Context: an optimization exercise on an open-source flow, tuned for small area, a short achievable clock period and few clock cycles per item. The choices shown serve that exercise and are no tape-out recipe.
Only simulation tests tie the RTL to the original design; equivalence was not proved.
No activity file was given, so power comes from the tool's default toggle rates.

**design/flow/config.mk**
```make
export PLATFORM = sky130hd
export DESIGN_NAME = act_lut_pipe
export DESIGN_NICKNAME = act_lut_pipe
export VERILOG_FILES = /design/flow/design.v
export SDC_FILE = /design/flow/constraint.sdc
export NUM_CORES = 4
export LEC_CHECK = 0
export CAP_MARGIN = 20
export CORE_MARGIN = 2
export CORE_UTILIZATION = 40
export SLEW_MARGIN = 20
export SYNTH_MEMORY_MAX_BITS = 8192
```
**design/flow/constraint.sdc**
```tcl
create_clock -name core_clock -period 5.0 [get_ports {clk}]
set_input_delay 1.0000 -clock core_clock [delete_from_list [all_inputs] [get_ports {clk}]]
set_output_delay 1.0000 -clock core_clock [all_outputs]
set_load 0.01 [all_outputs]
```
**design/flow/design.v**
```verilog
module act_lut_pipe #(
  parameter int ADDR_W = 8,
  parameter int DATA_W = 16,
  parameter int FRAC_W = 12
) (
  input  logic              clk,
  input  logic              rst_n,
  input  logic              load_start_i,
  input  logic              load_valid_i,
  input  logic [DATA_W-1:0] load_data_i,
  output logic              load_done_o,
  input  logic              in_valid_i,
  output logic              in_ready_o,
  input  logic [ADDR_W-1:0] in_addr_i,
  output logic              out_valid_o,
  input  logic              out_ready_i,
  output logic [DATA_W-1:0] out_data_o
);
  localparam int IDX_W = ADDR_W;
  localparam int TD = 1 << IDX_W;
  if (FRAC_W >= DATA_W) begin : g_bad_frac
    $error("act_lut_pipe: FRAC_W must be smaller than DATA_W");
  end
  typedef enum logic [1:0] {S_EMPTY, S_LOAD, S_RUN, S_DRAIN} state_t;
  state_t             state_q;
  logic [IDX_W-1:0]   wptr_q;
  logic               load_done_q;
  logic               s1_valid_q, out_valid_q;
  logic [DATA_W-1:0]  rd_q, out_data_q, post;
  logic [IDX_W-1:0]   rd_idx;
  logic               adv, accept, wr_en;
  logic [DATA_W-1:0]  mem [TD];
  assign adv        = !out_valid_q | out_ready_i;
  assign in_ready_o = (state_q == S_RUN) & adv;
  assign accept     = in_valid_i & in_ready_o;
  assign wr_en      = (state_q == S_LOAD) & load_valid_i & !load_start_i;
  always_ff @(posedge clk or negedge rst_n) begin
    if (!rst_n) begin
      state_q     <= S_EMPTY;
      wptr_q      <= '0;
      load_done_q <= 1'b0;
    end else begin
      load_done_q <= 1'b0;
      case (state_q)
        S_EMPTY: if (load_start_i) begin
          state_q <= S_LOAD;
          wptr_q  <= '0;
        end
        S_LOAD: begin
          if (load_start_i) wptr_q <= '0;
          else if (load_valid_i) begin
            wptr_q <= wptr_q + 1'b1;
            if (&wptr_q) begin
              state_q     <= S_RUN;
              load_done_q <= 1'b1;
            end
          end
        end
        S_RUN: if (load_start_i) state_q <= S_DRAIN;
        S_DRAIN: if (!s1_valid_q && !out_valid_q) begin
          state_q <= S_LOAD;
          wptr_q  <= '0;
        end
        default: state_q <= S_EMPTY;
      endcase
    end
  end
  always_ff @(posedge clk) begin
    if (wr_en)                mem[wptr_q] <= load_data_i;
    else if (accept && adv)   rd_q        <= mem[rd_idx];
  end
  assign rd_idx = in_addr_i;
  assign post   = rd_q;
  always_ff @(posedge clk or negedge rst_n) begin
    if (!rst_n) begin
      s1_valid_q  <= 1'b0;
      out_valid_q <= 1'b0;
      out_data_q  <= '0;
    end else if (adv) begin
      s1_valid_q  <= accept;
      out_valid_q <= s1_valid_q;
      if (s1_valid_q) out_data_q <= post;
    end
  end
  assign load_done_o = load_done_q;
  assign out_valid_o = out_valid_q;
  assign out_data_o  = out_data_q;
endmodule
```
**design/flow/run.sh**
```bash
#!/bin/bash
# synth_recipe.tcl (not shown) runs the flow's synth.tcl, then flattens the netlist and writes it again
# the make line also repeats each setting of config.mk as NAME=value (left out here)
make -C /OpenROAD-flow-scripts/flow DESIGN_CONFIG=/design/flow/config.mk WORK_HOME=/design/flow/orfs CLKGATE_MAP_FILE= SYNTH_SCRIPT=/design/flow/synth_recipe.tcl finish
```
==> impl_metrics.yaml <==
floorplanning:
  dieArea_um2: 406000
  rows: 232
  coreArea_um2: 399000
  die_x_um: 638
  initial_core_util_pct: 40.2
  die_y_um: 638
  ios: 49
global_route:
  grtUsageTotal_pct: 20.9
  grt_max_degree: 169
  grt_pass1_vias: 80274
  grt_pass1_wl_mm: 610
  grt_remaining_overflow: 0
  antenna_found_initial: 25
critical_path:
  slowest_stage: "nor4_1"
  path_class: "primary input to flop"
  cp-startpoint: "in_addr_i[1]"
  slowest_delay_ps: 890
  cp_max_fo: 39
  timing.critical_path.required_ps: 5760
  setup.worst_path.start_class: "primary input"
  r2r-start: "state_q[1]$_DFFE_PN0P_"
  crit_arrival_ps: 5060
  crit_chain: "buf_8 > nand2b_4 > buf_4 > o221ai_1 > a21oi_1 > nor4_1 > nand3_1 > nor4_2"
  end_kind: "flop"
yosys:
  synth-seq-cells: 4141
  synth_flop_cell: "edfxtp_1"
  postSynthAreaPerCell_um2: 21.5
  synth.most_common_cell: "edfxtp_1"
  synthTopCellsByArea: "edfxtp_1 77%, mux4_2 12%, mux2i_1 3.4%"
  ys_async_sr_fraction_pct: 0.700
  synthCells: 7455
  syn-num-nets: 7494
  synth_edf_count: 4112
  netlist_area_um2: 161000
  ys_types: 64
  synth_common_cells: "4112 x edfxtp_1, 825 x mux4_2, 547 x mux2i_1"
  seq_area_frac_synth_pct: 77.4
  synth_top_area_share_pct: 76.9
  synth_top_area_cell: "edfxtp_1"
  yosys_warnings: 1
outcome:
  outcome: "timing/DRC/antenna clean"
drt:
  dr.pass1.iters: 6
  drc: 0
  avgViaCountPerCell: 5.89
  antenna_left: 0
  vias: 80435
  wire_per_inst_um: 31.5
  drt_iter0_drc: 10364
  drt_wl_total_mm: 431
power:
  switching_share_pct: 21.6
  power_leakage_uw: 0.0582
  p_seq_share_pct: 52.4
  clkPwrFrac_pct: 42.1
  power_frac_comb_pct: 5.5
  vdd_ir_drop_max_v: 0.000286
  intPower_uw: 57500
  switching_power_uw: 15800
  p_per_area_nw_per_um2: 399
run:
  maxCapViolations: 0
sta:
  setup_slack_ps: 699
  fin_crit_ps: 4300
  fmax_mhz: 232
  hold_viol: 0
  finalClockSkew_ps: 49.5
  maxSlewHeadroom_pct: 24.4
  fin_crit_sh_pct: 86.0
  setup_viol: 0
  slew_violations: 0
  fin_tns_setup_ps: 0
  rsz0062_at_grt: "no"
  tightest_slew_ps: 1130
place:
  pre_cts_ws_ps: -183
  dp.cells: 12900
  hpwl_mm: 261
  globalplace.congestion: 0.848
  io_buffers: 48
layout:
  final_util_pct: 46.0
  num-nets-final: 8087
  drive_gt1_share_pct: 25.6
  finalNonFillerCells: 13662
  register_area_um2: 124000
  fillCellCount: 33074
  multi_input_area_um2: 33600
  areaGrowthSynthToFinish_pct: 14.5
clocking:
  cts_setup_buffers: 0
  post_cts_resized: 0
  clk_latency_ps: 970
  cts.sinks: 4141
  cts_buffer_depth: 4
  cts_buffers: 409
  cts_tree: "done"
  htree_levels: 5
  cts.reportedPaths.clkPinSlew_ps: 60
  cts.root.buffer_cell: "clkbuf_16"
  holdBufCountCts: 0
hold_path:
  hold_path.class: "primary input to async pin"
[layout make-up]
type / count / area share [%]
Antenna cell: 12 / 0.0163
Clock buffer: 493 / 5.84
Clock inverter: 255 / 1.44
Inverter: 11 / 0.0300
Multi-Input combinational cell: 2845 / 18.3
Sequential cell: 4141 / 67.6
Tap cell: 5265 / 3.58
Timing Repair Buffer: 640 / 3.24
[power by group through the flow]
stage	Clock, uW	Combinational [uW]	Sequential, uW
after floorplan	0	2070	39100
after global placement	0	3970	39200
after detailed placement	0	4040	39200
after CTS	31300	4050	38400
after global routing	32700	4240	38400
final	30900	4030	38400
[worst max-delay path: cells and delay by family]
family | cells | cell delay, ps
AOI/OAI and AO/OA | 2 | 830
buffers and inverters | 2 | 780
and+or+nand+nor | 4 | 2350
[cells in the final DEF, fill, tap and decap left out, types with 9 or more instances in the layout]
| master | count |
|---|---|
| edfxtp_1 | 4112 |
| mux4_2 | 825 |
| mux2i_1 | 547 |
| buf_4 | 520 |
| clkbuf_16 | 416 |
| nor2_1 | 256 |
| o221ai_1 | 248 |
| a21oi_1 | 179 |
| o22ai_1 | 123 |
| clkinv_1 | 95 |
| nor3_1 | 78 |
| nand2_1 | 76 |
| clkinv_2 | 74 |
| clkbuf_1 | 73 |
| buf_12 | 72 |
| mux2_2 | 60 |
| o21ai_0 | 58 |
| nand3_1 | 54 |
| bufinv_16 | 47 |
| a211oi_1 | 37 |
| a22o_1 | 30 |
| dfrtp_1 | 29 |
| clkdlybuf4s50_1 | 25 |
| nor2_2 | 23 |
| a2111oi_0 | 23 |
| and3_1 | 21 |
| buf_8 | 19 |
| nor4_1 | 17 |
| o31ai_1 | 16 |
| clkinvlp_4 | 16 |
| a221oi_1 | 14 |
| a22oi_1 | 13 |
| nand3_2 | 13 |
| diode_2 | 12 |
| o211ai_1 | 12 |
| nor2b_1 | 10 |
| nor4_2 | 10 |
| ha_1 | 9 |
| clkinv_8 | 9 |
[metrics by stage]
stage | power, uW | instance area (um2) | hold WS [ps]
2_1_floorplan | 41200 | 161000 | 454
3_3_place_gp | 43100 | 170000 | 478
3_5_place_dp | 43200 | 170000 | 488
4_1_cts | 73800 | 184000 | 177
5_1_grt | 75300 | 184000 | 12.1
6_report | 73300 | 184000 | 2.22
[kinds of logic (layout without fill, tap and decap cells)]
group	Yosys count	after routing	share of synthesized area, %
compound gates	804	804	3.57
fa+ha+maj	9	9	0.0701
buf+inv	469	1399	1.88
flops	4141	4141	77.4
mux	1432	1432	15.4
other cells	0	12	0
simple gates	600	600	1.72
[state kept, by name, summed over array words and instances, names as in the netlist]
register and count:
out_valid_q 1, state_q 2, rd_q 16, mem 4096, wptr_q 8, out_data_q 16, s1_valid_q 1, load_done_q 1
[worst paths after layout]
path                       slack [ps]  depth (start not counted)                         end
setup / recovery                  700                          8           rd_q[2]$_DFFE_PP_
hold / removal                      2                          1       load_done_q$_DFF_PN0_
setup reg to reg                 1520                          9        mem[19][4]$_DFFE_PP_
hold reg to reg                   500                          2     out_valid_q$_DFFE_PN0N_
max in group asynchronous        4440                          1  out_data_q[11]$_DFFE_PN0P_
min in group core_clock           470                          1       mem[238][7]$_DFFE_PP_
[per-layer routing]
layer	vias up	part of all wire, %	global-route usage (%)
li1	32844	-	-
met5	-	0.013	0
met3	623	8.0	3.50
met1	43232	41	29.3
met4	8	3.1	6.00
met2	3728	48	33.6
Testbench counts, summed over its fixed seeds: cycles 18,456, items 16,384.

[what the ideal ports hide]
How much do the figures lean on ideal ports? The routed layout below was timed once more, with nothing changed but the port constraints.
Step 1: set_driving_cell puts a clkbuf_16 on clk and a buf_2 on each other input, an assumption about the parent block.
Step 2 adds t to the input delays and takes it off the output delays; t is the mean of the earliest and latest rising clock arrival at the registers after step 1. Input paths then give back, and output paths get back, about the clock's delay inside the block.
a / b / c = no drivers / after step 1 / after step 2; a / b = the first two.
t (ns): 1.047
slack for setup (ns): 0.699 / 0.746 / -0.301
hold slack, ns: 0.002 / -0.062 / 0.503
clock arrival spread, ns: 0.062 / 0.062
slew at the worst register clock pin (ns): 0.08 / 0.08
worst slew at a driven data input, ns: 0.15
Met with ideal ports but missed after step 2: setup timing in this run. For this run, drivers alone change the setup slack by +0.047 ns; drivers and shift together by -1.000 ns.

Task directions: Return exactly, and only, the lines from the start of the listing through the line with "Only simulation tests".

Solution to the exercise:
Context: an optimization exercise on an open-source flow, tuned for small area, a short achievable clock period and few clock cycles per item. The choices shown serve that exercise and are no tape-out recipe.
Only simulation tests tie the RTL to the original design; equivalence was not proved.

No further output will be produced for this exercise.